Redis runs inside projects you have probably built yourself. A real-time dashboard uses it for pub-sub. A web application uses it with RQ, the Redis Queue library for Python, to process background jobs. Both are the exact pattern the industry discovered fifteen years ago. You install Redis as a cache or a queue, and it quietly becomes part of the load-bearing infrastructure.
The redis-py library in the requirements file connects to a Redis server running somewhere on your stack. That server has been there long enough that it feels like part of the operating system. You do not think about it the way you do not think about electricity. It is just there, holding sessions, queueing jobs, caching responses. The way it is there inside Twitter's timeline service and Instagram's feed infrastructure and GitHub's background processing and the leaderboards of every multiplayer game your kids play.
The irony of the Redis story is that the licensing war was fought over a piece of software whose creator never wanted to be in a war at all.
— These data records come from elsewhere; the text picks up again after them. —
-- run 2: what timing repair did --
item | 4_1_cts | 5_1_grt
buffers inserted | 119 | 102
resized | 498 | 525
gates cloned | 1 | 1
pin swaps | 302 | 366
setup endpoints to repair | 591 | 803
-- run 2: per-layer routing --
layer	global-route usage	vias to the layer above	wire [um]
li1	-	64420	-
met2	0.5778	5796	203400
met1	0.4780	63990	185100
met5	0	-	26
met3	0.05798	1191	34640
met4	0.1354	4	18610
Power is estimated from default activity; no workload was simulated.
===== design/flow/design.v =====
module clk_divider(
    input clk,
    input reset,
    output clk_d
);
    parameter 
		limit = 32'hbaa;  
	 reg [31:0] counter;
	 reg clk_buf;
	 assign clk_d = clk_buf;
    always @ (posedge clk) begin
      if (reset) begin
        counter = 32'h0;
        clk_buf <= 1'b0;
      end
      else begin
        counter = counter + 1;
        if(counter == (limit / 2) ) begin
            clk_buf <= !clk_buf;
            counter = 32'h0;
        end
      end
    end
endmodule
==> inputs of job 470 <==
==> flow/design.v (excerpt) <==
module pwmblink(
    input  logic clk,
    input  logic rst,
    output logic RGB_R,
    output logic RGB_B,
    output logic RGB_G
);
make LEC_CHECK=0 CAP_MARGIN=25 CELL_PAD_IN_SITES_DETAIL_PLACEMENT=0 CELL_PAD_IN_SITES_GLOBAL_PLACEMENT=1 CORE_ASPECT_RATIO=1.01 CORE_MARGIN=9 CORE_UTILIZATION=40 CTS_CLUSTER_DIAMETER=376 CTS_CLUSTER_SIZE=55 GPL_TIMING_DRIVEN=1 MAX_ROUTING_LAYER=met4 MIN_ROUTING_LAYER=met1 PLACE_DENSITY_LB_ADDON=0.05 SLEW_MARGIN=20 TNS_END_PERCENT=75 finish   # period 36.2 ns
run.sh (not shown) runs the stock make flow with config.mk's settings and CLKGATE_MAP_FILE=.
==> inputs of job 784, as changes to job 470 <==
==> flow/config.mk (replaced) <==
export PLATFORM = sky130hd
export DESIGN_NAME = pwmblink
export DESIGN_NICKNAME = pwmblink
export VERILOG_FILES = /design/flow/design.v
export SDC_FILE = /design/flow/constraint.sdc
export NUM_CORES = 4
export LEC_CHECK = 0
export CAP_MARGIN = 20
export CORE_MARGIN = 2
export CORE_UTILIZATION = 70
export CTS_CLUSTER_DIAMETER = 324
export MAX_ROUTING_LAYER = met4
export SETUP_SLACK_MARGIN = -1.82
export SLEW_MARGIN = 20
==> flow/constraint.sdc (replaced) <==
create_clock -name core_clock -period 26.5 [get_ports {clk}]
set_input_delay 5.3000 -clock core_clock [delete_from_list [all_inputs] [get_ports {clk}]]
set_output_delay 5.3000 -clock core_clock [all_outputs]
set_load 0.01 [all_outputs]
==> inputs of job 1273, as changes to job 470 <==
==> flow/config.mk (replaced) <==
export PLATFORM = sky130hd
export DESIGN_NAME = pwmblink
export DESIGN_NICKNAME = pwmblink
export VERILOG_FILES = /design/flow/design.v
export SDC_FILE = /design/flow/constraint.sdc
export NUM_CORES = 4
export LEC_CHECK = 0
export CAP_MARGIN = 20
export CORE_MARGIN = 2
export CORE_UTILIZATION = 40
export SLEW_MARGIN = 20
==> flow/constraint.sdc (replaced) <==
create_clock -name core_clock -period 30.2 [get_ports {clk}]
set_input_delay 6.0400 -clock core_clock [delete_from_list [all_inputs] [get_ports {clk}]]
set_output_delay 6.0400 -clock core_clock [all_outputs]
set_load 0.01 [all_outputs]
==> inputs of job 2083, as changes to job 470 <==
==> flow/config.mk (replaced) <==
export PLATFORM = sky130hd
export DESIGN_NAME = pwmblink
export DESIGN_NICKNAME = pwmblink
export VERILOG_FILES = /design/flow/design.v
export SDC_FILE = /design/flow/constraint.sdc
export NUM_CORES = 4
export LEC_CHECK = 0
export CAP_MARGIN = 20
export CORE_MARGIN = 2
export CORE_UTILIZATION = 66
export SLEW_MARGIN = 20
==> flow/constraint.sdc (replaced) <==
create_clock -name core_clock -period 28.9 [get_ports {clk}]
set_input_delay 5.7800 -clock core_clock [delete_from_list [all_inputs] [get_ports {clk}]]
set_output_delay 5.7800 -clock core_clock [all_outputs]
set_load 0.01 [all_outputs]
==> qor summary <==
	job 1273	job 2083	job 784	job 470
Outcome	finished clean	finished clean	finished clean	finished clean
Synth-to-Final Area Change	4.83%	3.21%	2.84%	4.94%
Register share of the cell area	5.08%	5.16%	5.18%	5.07%
Comb power	0.612 mW	0.653 mW	0.711 mW	0.521 mW
Post-layout nets	2,704	2,700	2,699	2,706
Internal power consumption	0.326 mW	0.352 mW	0.383 mW	0.273 mW
Share of power burned in combinational logic	82.7%	82.6%	82.6%	83.3%
Placeable Area	0.0454 mm^2	0.0276 mm^2	0.0260 mm^2	0.0452 mm^2
Worst reg2reg setup slack	27,460 ps	26,130 ps	23,670 ps	33,440 ps
Maximum fanout count along the critical path	14	20	20	23
Power dissipated in the clock network	0.0596 mW	0.0661 mW	0.0725 mW	0.0474 mW
TritonRoute pass-1 iters	7	6	6	5
Cell type of the slowest stage on the worst timing path	xnor2_1	dfxtp_1	dfxtp_1	xnor2_1
First DRT Iteration DRCs	1,517	1,751	1,693	1,037
Warning total across the stage logs	65	67	67	65
# Taps	600	378	335	600
Routed length per instance	19.6 um	20.4 um	21.2 um	20.9 um
Placed wire-length estimate after detailed placement	47,000 um	44,700 um	44,900 um	50,300 um
Total power draw	0.740 mW	0.790 mW	0.861 mW	0.625 mW
Power is estimated from default activity; no workload was simulated.
Setup of run A:
// mac
module mac(
input clk, 
input rstn, 
input vld_i, 
input [215:0] win, 
input [215:0] din,
output[ 20:0] acc_o, 
output        vld_o
);
Size: ~16000 cells after synthesis, ~2700 flip-flops, about 460 I/O pins.
make LEC_CHECK=0 CAP_MARGIN=20 CORE_MARGIN=2 CORE_UTILIZATION=62 CTS_CLUSTER_SIZE=95 SLEW_MARGIN=20 finish   # period 4.23 ns
run.sh (not shown) runs the stock make flow with config.mk's settings and CLKGATE_MAP_FILE=.
To summarise run A: no stage aborted, but the layout did not pass its checks, failing on negative setup slack.
The inputs of run B differ from those of run A as listed below.
- SETUP_SLACK_MARGIN: unset -> 1.22
- CORE_UTILIZATION: 62 -> 72
- CTS_CLUSTER_SIZE: 95 -> 43
- CAP_MARGIN: 20 -> 10
- CTS_CLUSTER_DIAMETER: unset -> 25
- the clock period (ns, I/O delays scaled along): 4.23 -> 4.83
==> results <==
Fmax (run B vs. run A) decreases by more than 10%
From run A to run B the numbers moved as follows: post-route core utilization rose by 13 points, filler cell count in the final layout fell by about 50%, clock tree buffer count of the final layout rose by 293.
Run B ran in full, but the layout does not pass; the checks complain about negative setup slack.
STATUS run=run A STAGES=ALL_DONE FINAL_CHECKS=FAILED CAUSE=negative setup slack
Diff run A -> run B: cell count fell by about 4%, count of vias placed by the detailed router rose by 13356, post-placement cell count fell by 1388.
Looking at wire length across run A and run B, the one that comes out higher is run B.
Here is what was changed in the inputs of run C compared with run B.
- swapping 10 for 20 in CAP_MARGIN
- clearing CTS_CLUSTER_DIAMETER, which used to be 25
- putting CELL_PAD_IN_SITES_DETAIL_PLACEMENT at 2 where nothing was set
- swapping 1.22 for 0.41 in SETUP_SLACK_MARGIN
- putting MAX_ROUTING_LAYER at met4 where nothing was set
- swapping 72 for 52 in CORE_UTILIZATION
- clearing CTS_CLUSTER_SIZE, which used to be 43
- swapping 4.83 for 3.99 in the clock period (ns, I/O delays scaled along)
Results
Of run C and run B, none finishes clean. Layout checks on run B: not met. Flow itself completed; violations: negative setup slack. Run C: aborted in 3_5_place_dp (tool error). As far as count of library flops with an enable pin goes, run B and run C are indistinguishable; the numbers are identical. Comparing run C against run B, there is no change at all in synthesized-area fraction occupied by adder cells. Initial core utilization was higher in run B than in run C. Run C ends up with higher chip area than run B does. Global placer's final weighted congestion was higher in run B than in run C. The number of nets produced by synthesis was comparable across run C and run B. On die outline height, the lower figure sits with run B, not run C.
Sanfilippo wanted to write beautiful code from Sicily and have people use it. He wrote a manifesto about joy and simplicity and treating code like poetry. He embedded generative art Easter eggs in database software. He named his default port after a television personality. And then three hundred and forty-seven million dollars of venture capital arrived, and cloud providers built billion-dollar services on his work, and the poetry became a product, and the product became a legal dispute.
He came back, and he pushed for the AGPL, and Redis eight shipped with vector sets he personally designed, the first new core data type in years. But the community had already forked. The contributors had already left. The Linux distributions had already switched. Whether the artist can rebuild what the corporation broke is the question the Redis story asks and has not yet answered.
Meanwhile, on servers all over the world, Redis instances hum along at six three seven nine. Not caring about licenses. Not caring about forks. Just holding keys and values in memory, the way they have since a young man in Sicily decided that databases should be more like poetry than plumbing.
That was episode nine.
Open a terminal and type brew install redis, then redis-server. Leave that running and open a second terminal. Type redis-cli. You are now talking directly to a Redis instance. Type SET hello world, then GET hello. That is the entire mental model. A key, a value, in memory, instant. Now try LPUSH mylist one, LPUSH mylist two, LRANGE mylist zero negative one. You just used a list, one of the data structures that made Redis more than a cache. And before you quit, type LOLWUT. That is Sanfilippo's generative ASCII art Easter egg, the whimsy embedded in infrastructure. Poetry, not plumbing.